The detention of people from seven majority Muslim countries based solely on Trump’s executive order and violates their Fifth Amendment rights to due process and procedural fairness. It is also argued to be in breach of US immigration laws.
Thankfully the US has a constitution and a bill of rights. While President Trump is writing executive orders willy nilly – basic human rights protections are constitutionally enshrined. On 28 January 2017, the American Civil Liberties Union and others (the International Refugee Assistance Project at the Urban Justice Center, the National Immigration Law Center, Yale Law School’s Jerome N. Frank Legal Services Organization and the firm Kilpatrick Townsend & Stockton) brought an action before a Federal judge early on Saturday morning for detention of 2 Iraqi men. The same day they filed for class certification of what is effectively a habeus corpus class action. Judge Ann Donnelly, granted a temporary injunction nation-wide which is thought to apply to 100-200 people detained thus far nation-wide.
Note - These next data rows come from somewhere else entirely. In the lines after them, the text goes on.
[src/rtl/div_bcd_pkg.sv]
// Shared types, constants and helpers for the divider-result BCD converter.
package div_bcd_pkg;

   typedef enum logic [1:0] {
      IDLE    = 2'd0,
      CONVERT = 2'd1,
      DONE    = 2'd2
   } state_t;

   localparam int unsigned BCD_W       = 4;
   localparam int unsigned ADD3_THRESH = 5;

   function automatic int unsigned bcd_width(input int unsigned digits);
      return BCD_W * digits;
   endfunction

   // 10^d, used to check that DIGITS can hold the largest N-bit value.
   function automatic longint unsigned pow10(input int unsigned d);
      longint unsigned p;
      p = 1;
      for (int unsigned i = 0; i < d; i++) p = p * 10;
      return p;
   endfunction

endpackage

[src/rtl/div_result_bcd_if.sv]
// Capture/result/handshake bundle between divider, converter and display stage.
interface div_result_bcd_if #(
   parameter int unsigned N      = 4,
   parameter int unsigned DIGITS = 2
);
   import div_bcd_pkg::*;

   logic                           start;
   logic [N-1:0]                   q_in;
   logic [N-1:0]                   r_in;
   logic                           div_zero;
   logic [bcd_width(DIGITS)-1:0]   q_bcd;
   logic [bcd_width(DIGITS)-1:0]   r_bcd;
   logic                           err;
   logic                           valid;
   logic                           ack;
   logic                           busy;

   modport master (
      output start, q_in, r_in, div_zero, ack,
      input  q_bcd, r_bcd, err, valid, busy
   );

   modport slave (
      input  start, q_in, r_in, div_zero, ack,
      output q_bcd, r_bcd, err, valid, busy
   );

endinterface

[src/rtl/div_result_bcd_dabble_step.sv]
// One double-dabble iteration: add 3 to every BCD digit >= 5, then shift left.
module dabble_step
   import div_bcd_pkg::*;
#(
   parameter int unsigned N      = 4,
   parameter int unsigned DIGITS = 2
) (
   input  logic [bcd_width(DIGITS)+N-1:0] reg_in,
   output logic [bcd_width(DIGITS)+N-1:0] reg_out
);

   localparam int unsigned W = bcd_width(DIGITS) + N;

   logic [W-1:0] adj;

   // Per-digit unsigned add-3 correction followed by the 1-bit shift.
   always_comb begin
      adj = reg_in;
      for (int unsigned k = 0; k < DIGITS; k++) begin
         if (adj[N + BCD_W*k +: BCD_W] >= 4'(ADD3_THRESH))
            adj[N + BCD_W*k +: BCD_W] = adj[N + BCD_W*k +: BCD_W] + 4'd3;
      end
      reg_out = adj << 1;
   end

endmodule

[src/rtl/div_result_bcd.sv]
// Captures divider Q/R, converts both to packed BCD one bit per clock,
// and holds the result under a valid/ack handshake.
module div_result_bcd
   import div_bcd_pkg::*;
#(
   parameter int unsigned N      = 4,
   parameter int unsigned DIGITS = 2
) (
   input  logic             clk,
   input  logic             rst,
   div_result_bcd_if.slave  bus
);

   localparam int unsigned BW    = bcd_width(DIGITS);
   localparam int unsigned W     = BW + N;
   localparam int unsigned CNT_W = $clog2(N + 1);

   if (pow10(DIGITS) <= ((longint'(1) << N) - 1)) begin : g_digits_check
      $error("div_result_bcd: DIGITS too small to hold 2^N-1");
   end

   state_t           state;
   logic [CNT_W-1:0] cnt;
   logic [W-1:0]     shift_q, shift_r;
   logic [W-1:0]     next_q, next_r;
   logic             err_lat;
   logic [BW-1:0]    q_bcd_r, r_bcd_r;
   logic             err_r, valid_r;

   dabble_step #(.N(N), .DIGITS(DIGITS)) u_step_q (.reg_in(shift_q), .reg_out(next_q));
   dabble_step #(.N(N), .DIGITS(DIGITS)) u_step_r (.reg_in(shift_r), .reg_out(next_r));

   // Handshake FSM, lockstep shift registers and presented-result registers.
   always_ff @(posedge clk) begin
      if (rst) begin
         state   <= IDLE;
         cnt     <= '0;
         shift_q <= '0;
         shift_r <= '0;
         err_lat <= 1'b0;
         q_bcd_r <= '0;
         r_bcd_r <= '0;
         err_r   <= 1'b0;
         valid_r <= 1'b0;
      end else begin
         case (state)
            IDLE: begin
               if (bus.start) begin
                  shift_q <= {{BW{1'b0}}, bus.q_in};
                  shift_r <= {{BW{1'b0}}, bus.r_in};
                  err_lat <= bus.div_zero;
                  cnt     <= '0;
                  state   <= CONVERT;
               end
            end
            CONVERT: begin
               shift_q <= next_q;
               shift_r <= next_r;
               cnt     <= cnt + 1'b1;
               if (cnt == CNT_W'(N - 1)) begin
                  q_bcd_r <= next_q[W-1:N];
                  r_bcd_r <= next_r[W-1:N];
                  err_r   <= err_lat;
                  valid_r <= 1'b1;
                  state   <= DONE;
               end
            end
            DONE: begin
               if (bus.ack) begin
                  valid_r <= 1'b0;
                  if (bus.start) begin
                     shift_q <= {{BW{1'b0}}, bus.q_in};
                     shift_r <= {{BW{1'b0}}, bus.r_in};
                     err_lat <= bus.div_zero;
                     cnt     <= '0;
                     state   <= CONVERT;
                  end else begin
                     state   <= IDLE;
                  end
               end
            end
            default: state <= IDLE;
         endcase
      end
   end

   assign bus.q_bcd = q_bcd_r;
   assign bus.r_bcd = r_bcd_r;
   assign bus.err   = err_r;
   assign bus.valid = valid_r;
   assign bus.busy  = (state == CONVERT);

endmodule

[src/flat_wrapper.sv]
// flat-port wrapper written by rule: the top's interface ports become plain ports
module div_result_bcd_flat import div_bcd_pkg::*;
#(
   parameter int unsigned N      = 4,
   parameter int unsigned DIGITS = 2
)
  (clk, rst, bus_start, bus_q_in, bus_r_in, bus_div_zero, bus_ack, bus_q_bcd, bus_r_bcd, bus_err, bus_valid, bus_busy);
  div_result_bcd_if #(.N(N), .DIGITS(DIGITS)) bus_i ();
  input  logic clk;
  input  logic rst;
  input wire logic [$bits(bus_i.start)-1:0] bus_start;
  input wire logic [$bits(bus_i.q_in)-1:0] bus_q_in;
  input wire logic [$bits(bus_i.r_in)-1:0] bus_r_in;
  input wire logic [$bits(bus_i.div_zero)-1:0] bus_div_zero;
  input wire logic [$bits(bus_i.ack)-1:0] bus_ack;
  output wire logic [$bits(bus_i.q_bcd)-1:0] bus_q_bcd;
  output wire logic [$bits(bus_i.r_bcd)-1:0] bus_r_bcd;
  output wire logic [$bits(bus_i.err)-1:0] bus_err;
  output wire logic [$bits(bus_i.valid)-1:0] bus_valid;
  output wire logic [$bits(bus_i.busy)-1:0] bus_busy;
  assign bus_i.start = bus_start;
  assign bus_i.q_in = bus_q_in;
  assign bus_i.r_in = bus_r_in;
  assign bus_i.div_zero = bus_div_zero;
  assign bus_i.ack = bus_ack;
  assign bus_q_bcd = bus_i.q_bcd;
  assign bus_r_bcd = bus_i.r_bcd;
  assign bus_err = bus_i.err;
  assign bus_valid = bus_i.valid;
  assign bus_busy = bus_i.busy;
  div_result_bcd #(.N(N), .DIGITS(DIGITS)) u_core (.clk(clk), .rst(rst), .bus(bus_i));
endmodule
[config.mk]
export PLATFORM = sky130hd
export DESIGN_NAME = div_result_bcd_flat
export DESIGN_NICKNAME = d
export VERILOG_FILES = /design/src/rtl/div_bcd_pkg.sv /design/src/rtl/div_result_bcd_if.sv /design/src/rtl/div_result_bcd_dabble_step.sv /design/src/rtl/div_result_bcd.sv /design/src/flat_wrapper.sv
export SDC_FILE = /design/constraint.sdc
export NUM_CORES = 1
export LEC_CHECK = 0
export BUFFER_PORTS_ARGS = -buffer_cell sky130_fd_sc_hd__buf_4
export CORE_MARGIN = 5
export CORE_UTILIZATION = 35
export DETAILED_ROUTE_END_ITERATION = 8
export GPL_ROUTABILITY_DRIVEN = 1
export GPL_TIMING_DRIVEN = 0
export PLACE_DENSITY = 0.6
export SLEW_MARGIN = 5
export SYNTH_ARGS = -nofsm -noshare
export SYNTH_HDL_FRONTEND = slang
export SYNTH_SLANG_ARGS = --single-unit
[constraint.sdc]
create_clock -name clk -period 1.87 [get_ports clk]
set_input_delay 0.561 -clock clk [delete_from_list [all_inputs] [get_ports clk]]
set_output_delay 0.561 -clock clk [all_outputs]
set_load 0.01 [all_outputs]
==> impl_metrics.yaml, run 1 <==
cts:
  clkTransAtPathRegs_ns: 0.09
  cts_buffers: 5
  h-tree-depth: 2
  postCtsHoldBufs: 0
  cts_tree: "yes"
  cts_root_buffer: "clkbuf_8"
  cts_sinks: 48
  clk_latency_ns: 0.31
  clockBufferDepth: 2
power:
  p_leak_nw: 1.03
  power.density_mw_per_mm2: 708
  ir_drop_v: 0.000369
setup_path:
  r2r_end: "u_core.shift_q[9]$_SDFFE_PP0P_"
  worstPathRequired_ns: 1.31
  crit_arrival_ns: 1.21
  critical_path_peak_fanout: 19
  crit_type: "flop to output pin"
  reg2reg_depth: 6
  crit_path_start: "u_core.state[1]$_SDFFE_PP0P_"
  path_cells: "nand2b_4 -> buf_8 -> clkinv_8 -> buf_4"
  crit_slowest_cell: "dfxtp_2"
  rrSetupSlack_ns: 0.28
  cpPeakStageDelay_ns: 0.35
  end_kind: "output pin"
  r2r_start: "u_core.shift_q[8]$_SDFFE_PP0P_"
  start_kind: "flop"
sta:
  tns_ns: 0
  finalHoldViolCount: 0
  drv_slew: 0
  min_period_ns: 1.77
  rsz0062_at_grt: "no"
  final.period_utilization_pct: 94.7
  final.setup_skew_ns: 0.00888
  fmax_ghz: 0.565
  max_slew_margin_pct: 59.8
  finalSetupViolCount: 0
  tightest_slew_ns: 0.603
finish:
  drive_gt1_share_pct: 18.4
  final_nets: 315
  design_area_sq_mm: 0.00269
  mostFrequentLayoutCells: "dfxtp_1 (47), buf_4 (31), nor2_1 (24), nand2_1 (24), a21oi_1 (22)"
  final_common_cell: "dfxtp_1"
  syn2layout_area_growth_pct: 17.9
  n_antenna_cell: 0
placed_design:
  hpwlAfterDp_um: 3890
  numPortBuffers: 30
  gpl.final_weighted_congestion: 0.805
  placed_cell_area_sq_mm: 0.00260
route:
  vias: 1918
  dr.pass1.iters: 4
  wl_um: 5490
  avgViaCountPerCell: 5.18
  wl_per_cell_um: 14.8
  post-route-drc-count: 0
  antenna_left: 0
  drt_iter0_drc: 157
floorplanning:
  io_pins: 32
  die_w_um: 90.7
  rows: 29
  core_area_sq_mm: 0.00635
  start_util_pct: 35.9
  die_h_um: 90.7
  fp.dieArea_sq_mm: 0.00823
global_routing:
  first_global_vias: 1895
  antenna_found_initial: 0
  grt_use_total_pct: 13.9
  grt_pass1_wl_um: 9240
  grt_max_degree: 20
  grt_overflow_total: 0
yosys:
  synth.avg_cell_area_sq_um: 8.91
  yosysSeqAreaShare_pct: 42.1
  yosys_warnings: 0
  synth_edf_count: 0
  synth_top_area_share_pct: 42.1
  yosys.area.top_type: "dfxtp_1"
  synth_cells: 256
  ys.flop_type: "dfxtp_1"
  synthDistinctLibCells: 42
  synth_seq_cells: 48
  synthArstFlopShare_pct: 0
  syn_nets: 279
  syn_area_sq_mm: 0.00228
  synthTopCellsByArea: "dfxtp_1 (42%), ha_1 (5.5%), a21oi_1 (4.8%)"
hold_path:
  min_path_type: "flop to flop"
  hold-path-cell-count: 2
  worst_hold_path.endpoint: "u_core.bus.q_bcd[6]$_SDFFE_PP0P_"
  min_from: "u_core.bus.q_bcd[6]$_SDFFE_PP0P_"
flow_run:
  maxCapViolations: 0
status:
  outcome: "finished clean"
## cell type report
class / instances / area [sq um]
fill: 637 / 3660
multi-input combinational: 181 / 1170
sequential: 48 / 962
timing repair buffer: 30 / 225
tap: 77 / 96.3
clock buffer: 8 / 90.1
buffer: 13 / 83.8
inverter: 13 / 61.3
## worst max-delay path, delay by kind of cell, from the launching register on
family	cells	cell delay, ns
flip-flops	1	0.35
buffers and inverters	3	0.43
AND/OR/NAND/NOR	1	0.13
## Yosys cell counts, types with 3 or more instances
cell type  number
nor3b_1         8
dfxtp_1        48
nor2_1         24
a211oi_1        6
nand2_1        24
xnor2_1         4
nand2b_1       10
clkbuf_1        5
nor3_1          8
o2bb2ai_1       4
nand3_1         7
a311oi_1        6
a211o_1         4
o21ai_0         9
ha_1           10
inv_1          12
nand3b_1        4
a21oi_1        22
a22oi_1         3
a22o_1          4
buf_2           5
## layer usage
layer	routed length, um	global-route usage [%]
met5	0	0
met4	62	3.47
met3	274	5.33
met2	2510	21.1
met1	2650	18.4
## per-stage QoR
stage	std cells	setup WS (ns)	hold slack (ns)	power [mW]	utilization, %
6_report	370	0.0991	0.457	1.90	42.3
4_1_cts	370	0.0724	0.461	1.93	42.3
3_3_place_gp	363	0.153	0.445	1.28	41.0
2_1_floorplan	256	0.398	0.432	1.21	-
5_1_grt	370	0.0223	0.480	2.00	42.3
3_5_place_dp	363	0.139	0.449	1.28	41.0
## report_power, final
part / internal (mW) / switching [mW]
Combinational: 0.0732 / 0.116
Clock: 0.302 / 0.348
Sequential: 1.05 / 0.0183
Total: 1.42 / 0.482
## cells by family after synthesis
group | Yosys count | share of synthesized area [%]
xor gates and xnor gates | 4 | 1.54
adders and majority gates | 10 | 5.49
AOI/OAI and AO/OA | 70 | 21.8
DFF | 48 | 42.1
and+or+nand+nor | 96 | 22.0
muxes | 1 | 0.439
buffers and inverters | 27 | 6.58
## worst max path at each step
stage / end / depth (start not counted) / slack [ns]
after floorplan: u_core.shift_q[3]$_SDFFE_PP0P_ / 5 / 0.40
after global placement: u_core.shift_q[6]$_SDFFE_PP0P_ / 5 / 0.15
after detailed placement: u_core.shift_r[6]$_SDFFE_PP0P_ / 5 / 0.14
after CTS: bus_busy / 4 / 0.07
after global routing: bus_busy / 4 / 0.02
final: bus_busy / 4 / 0.1
## flip-flops by register name, summed over array words and instances, names as in the netlist
| register | count |
|---|---|
| u_core.bus.err | 1 |
| u_core.bus.q_bcd | 8 |
| u_core.bus.r_bcd | 8 |
| u_core.bus.valid | 1 |
| u_core.cnt | 3 |
| u_core.err_lat | 1 |
| u_core.shift_q | 12 |
| u_core.shift_r | 12 |
| u_core.state | 2 |
## repair_timing
| item | in CTS | in global routing |
|---|---|---|
| endpoints found under the setup margin | 1 | 0 |
| setup buffers | 0 | 0 |
| resized for setup | 1 | 0 |
Power figures use the tool's default switching activity.
==> run 2: changes to the inputs <==
Settings changed: BUFFER_PORTS_ARGS -buffer_cell sky130_fd_sc_hd__buf_4 to unset, DONT_BUFFER_PORTS set to 1, PLACE_DENSITY 0.6 to 0.56.
==> run 2 against run 1 <==
Non-clock buffer count decreased by 29. Fmax is 1.4% lower. Clock-buffer cell count decreased by 2. Critical path type unchanged. Critical endpoint unchanged.
==> impl_metrics.yaml, run 2 (synthesized netlist as in run 1, its figures left out) <==
floorplanning:
  core_area_sq_mm: 0.00635
  start_util_pct: 35.9
  fp.dieArea_sq_mm: 0.00823
  die_w_um: 90.7
  die_h_um: 90.7
  rows: 29
  io_pins: 32
sta:
  min_period_ns: 1.80
  finalSetupViolCount: 0
  tns_ns: 0
  final.period_utilization_pct: 96.0
  tightest_slew_ns: 0.590
  rsz0062_at_grt: "no"
  max_slew_margin_pct: 60.7
  drv_slew: 0
  fmax_ghz: 0.557
  finalHoldViolCount: 0
  final.setup_skew_ns: 0.00826
setup_path:
  crit_type: "flop to output pin"
  end_kind: "output pin"
  critical_path_peak_fanout: 10
  worstPathRequired_ns: 1.31
  crit_arrival_ns: 1.23
  start_kind: "flop"
route:
  dr.pass1.iters: 4
  drt_iter0_drc: 102
  vias: 1830
  post-route-drc-count: 0
  wl_um: 5400
  wl_per_cell_um: 15.8
  antenna_left: 0
  avgViaCountPerCell: 5.37
placed_design:
  numPortBuffers: 0
  hpwlAfterDp_um: 3820
  place_inst: 333
  gpl.final_weighted_congestion: 0.792
power:
  pwr-share-comb_pct: 9.0
  p_int_mw: 1.40
  ir_drop_v: 0.000489
  p_leak_nw: 0.882
  p_clk_share_pct: 34.4
  netSwitchingFraction_pct: 25.5
  p_sw_uw: 480
  power_frac_seq_pct: 56.6
  power.density_mw_per_mm2: 760
  p_total_mw: 1.88
finish:
  fill_cells: 638
  fin_util_pct: 39.0
  drive_gt1_share_pct: 10.6
  syn2layout_area_growth_pct: 8.50
  final_common_cell: "dfxtp_1"
  largestRegisters: "u_core.shift_q (12), u_core.shift_r (12)"
  n_antenna_cell: 0
  final_nets: 286
  mostFrequentLayoutCells: "dfxtp_1 (46), nor2_1 (24), nand2_1 (24)"
  fin_cells: 341
cts:
  postCtsHoldBufs: 0
  cts_buffers: 5
  h-tree-depth: 2
  clkTransAtPathRegs_ns: 0.08
  cts_root_buffer: "clkbuf_8"
  cts_sinks: 48
  cts_tree: "yes"
  clk_latency_ns: 0.30
  clockBufferDepth: 2
global_routing:
  first_global_vias: 1754
  grt_overflow_total: 0
  grt_max_degree: 15
  grt_use_total_pct: 13.7
  antenna_found_initial: 0
  grt_pass1_wl_um: 9120
hold_path:
  min_path_type: "input pin to flop"
flow_run:
  maxCapViolations: 0
status:
  outcome: "finished clean"
## run 2: cell types whose count changed in the layout (fill, tap and decap cells not counted)
cell | before | now
dfxtp_1 | 47 | 46
clkbuf_1 | 7 | 5
buf_4 | 31 | 1
clkinv_2 | 0 | 2
dfxtp_2 | 1 | 2
clkbuf_4 | 0 | 1
## run 2: path summary, 6_finish.rpt
kind	from	to	slack, ns	cells after the start
min reg2reg	u_core.err_lat$_SDFFE_PP0P_	u_core.bus.err$_SDFFE_PP0P_	0.46	2
min	bus_div_zero	u_core.err_lat$_SDFFE_PP0P_	0.42	2
max reg2reg	u_core.cnt[0]$_SDFFE_PP0P_	u_core.bus.r_bcd[5]$_SDFFE_PP0P_	0.28	5
max	u_core.state[1]$_SDFFE_PP0P_	bus_busy	0.07	4
## run 2: worst max-delay path, cell delays in order, from the launching register on
cell	delay (ns)
dfxtp_2	0.34
nand2b_4	0.14
buf_8	0.14
clkinv_8	0.07
clkbuf_4	0.24
## run 2: final cells by class
class	count	area (sq um)	share of cell area, %
clock buffers	6	82.6	3.34
multi-input cells	181	1170	47.3
clock inverters	2	10.0	0.404
well taps	77	96.3	3.89
flip-flops and latches	48	963	38.9
plain buffers	14	91.3	3.69
inverters	13	61.3	2.48
## run 2: metal layers
layer	vias to the layer above	track usage, %	wire, um
met2	46	20.5	2430
li1	920	-	-
met1	857	19.3	2580
met3	7	4.08	354
met4	0	2.98	44
met5	-	0	0
## run 2: what timing repair did
action / CTS / global route
setup buffers: 0 / 0
gates resized for setup: 0 / 3
endpoints found under the setup margin: 0 / 1
## run 2: power by group through the flow
stage | logic, mW | clock network [mW] | registers [mW]
after CTS | 0.171 | 0.667 | 1.07
after detailed placement | 0.171 | 0 | 1.09
after global placement | 0.168 | 0 | 1.09
final | 0.169 | 0.647 | 1.07
after floorplan | 0.129 | 0 | 1.08
after global routing | 0.192 | 0.722 | 1.07
## run 2: per-stage QoR
stage	cell area [sq um]	setup slack [ns]	hold slack (ns)
6_report	2470	0.0742	0.418
5_1_grt	2470	0.00218	0.419
4_1_cts	2470	0.00579	0.410
3_5_place_dp	2380	0.190	0.457
3_3_place_gp	2380	0.205	0.445
2_1_floorplan	2280	0.398	0.432
==> run 3: changes to the inputs <==
Settings changed: ABC_CLOCK_PERIOD_IN_PS set to 1870, RECOVER_POWER set to 50.
==> run 3 against run 2 <==
Setup slack better by 0.0026 ns. Final cell count unchanged. Sequential power is essentially flat. Cell area fell by 0.40%. Largest power group unchanged. Highest routed layer unchanged.
==> impl_metrics.yaml, run 3 (synthesized netlist as in run 1, its figures left out) <==
status:
  outcome: "finished clean"
sta:
  final.setup_skew_ns: 0.0110
  final.period_utilization_pct: 95.9
  rsz0062_at_grt: "no"
  tns_ns: 0
  max_slew_margin_pct: 61.0
  finalSetupViolCount: 0
  fmax_ghz: 0.558
  drv_slew: 0
  tightest_slew_ns: 0.585
  finalHoldViolCount: 0
  min_period_ns: 1.79
route:
  antenna_left: 0
  wl_per_cell_um: 15.8
  avgViaCountPerCell: 5.38
  wl_um: 5390
  dr.pass1.iters: 4
  drt_iter0_drc: 86
  vias: 1833
  post-route-drc-count: 0
setup_path:
  crit_slowest_cell: "dfxtp_2"
  crit_path_start: "u_core.state[1]$_SDFFE_PP0P_"
  crit_buf_inv: 3
  crit_arrival_ns: 1.23
  cpPeakStageDelay_ns: 0.34
  r2r_start: "u_core.state[1]$_SDFFE_PP0P_"
  worstPathRequired_ns: 1.31
  crit_type: "flop to output pin"
  start_kind: "flop"
  path_cells: "nand2b_4 -> buf_8 -> clkinv_8 -> clkbuf_4"
  end_kind: "output pin"
  critPathTopFamily: "buffers and inverters"
  critical_path_peak_fanout: 10
cts:
  clockBufferDepth: 2
  cts_tree: "yes"
  cts_root_buffer: "clkbuf_8"
  cts_sinks: 48
  h-tree-depth: 2
  cts_buffers: 5
  post-cts-setup-buffers: 0
  postCtsHoldBufs: 0
  postCtsResizedCells: 0
  clk_latency_ns: 0.30
  clkTransAtPathRegs_ns: 0.09
floorplanning:
  fp.dieArea_sq_mm: 0.00823
  io_pins: 32
  rows: 29
  die_h_um: 90.7
  core_area_sq_mm: 0.00635
  start_util_pct: 35.9
  die_w_um: 90.7
finish:
  mostFrequentLayoutCells: "dfxtp_1 (46), nor2_1 (24), nand2_1 (24)"
  n_antenna_cell: 0
  fin_util_pct: 38.8
  largestRegisters: "u_core.shift_q (12), u_core.shift_r (12)"
  final_common_cell: "dfxtp_1"
  drive_gt1_share_pct: 10.2
  syn2layout_area_growth_pct: 8.06
  fill_cells: 637
  final_nets: 286
global_routing:
  first_global_vias: 1754
  grt_use_total_pct: 13.7
  grt_overflow_total: 0
  antenna_found_initial: 0
  grt_pass1_wl_um: 9120
  grt_max_degree: 15
flow_run:
  maxCapViolations: 0
placed_design:
  hpwlAfterDp_um: 3820
  numPortBuffers: 0
  gpl.final_weighted_congestion: 0.792
power:
  ir_drop_v: 0.000489
  p_leak_nw: 0.879
  power.density_mw_per_mm2: 763
  p_total_mw: 1.88
hold_path:
  min_from: "bus_div_zero"
  min_path_type: "input pin to flop"
## run 3: cell types whose count changed in the layout (fill, tap and decap cells not counted), sizes merged
cell,delta
clkbuf,+1
buf,-1
## run 3: layout make-up
cell class                      instances  area, sq um  share of cell area (%)
Buffer                                 14         90.1                    3.65
Sequential cell                        48          963                    39.1
Clock inverter                          2         10.0                   0.406
Multi-Input combinational cell        181         1160                    47.1
Clock buffer                            6         82.6                    3.35
Inverter                               13         61.3                    2.49
Tap cell                               77         96.3                    3.91
## run 3: final timing paths
| kind | to | slack [ns] | depth (start not counted) |
|---|---|---|---|
| max reg2reg | u_core.shift_r[7]$_SDFFE_PP0P_ | 0.28 | 6 |
| min reg2reg | u_core.bus.err$_SDFFE_PP0P_ | 0.46 | 2 |
| min | u_core.err_lat$_SDFFE_PP0P_ | 0.42 | 2 |
| max | bus_busy | 0.08 | 4 |
## run 3: through the flow
step / hold WS, ns / instances / worst slack (ns) / cell area, sq um
after floorplan: 0.432 / 256 / 0.398 / 2280
after global placement: 0.445 / 333 / 0.205 / 2380
after detailed placement: 0.457 / 333 / 0.190 / 2380
after CTS: 0.410 / 341 / 0.00579 / 2470
after global routing: 0.419 / 341 / 0.00576 / 2460
final: 0.418 / 341 / 0.0768 / 2460
## run 3: worst register-to-register path, stage by stage (launching register included)
cell,delay [ns]
dfxtp_2,0.36
nand2b_4,0.13
buf_8,0.14
clkinv_8,0.09
a31oi_2,0.46
o21ai_0,0.19
a21oi_1,0.16
## run 3: metal layers
metal	share of wire [%]	track usage, %
met1	47	19.3
met2	45	20.5
met3	6.9	4.08
met4	0.98	2.98
met5	0	0
## run 3: where the power goes
part / internal, mW / switching (mW)
registers: 1.05 / 0.0183
clock network: 0.296 / 0.355
logic: 0.0564 / 0.110
total: 1.40 / 0.482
The executive order could have a severe impact on global refugee policy. It was only last year that the UN General Assembly held a Refugee Summit in New York, where nation states undertook to work towards a global compact on refugees in 2018. This has the potential to derail these efforts at a time when political and moral leadership is sorely needed. The US is a major player in global refugee policy and has the world’s largest resettlement program. As such, it should adhere to the principles of non-discrimination, protection and responsibility sharing that underpin the Refugee Convention.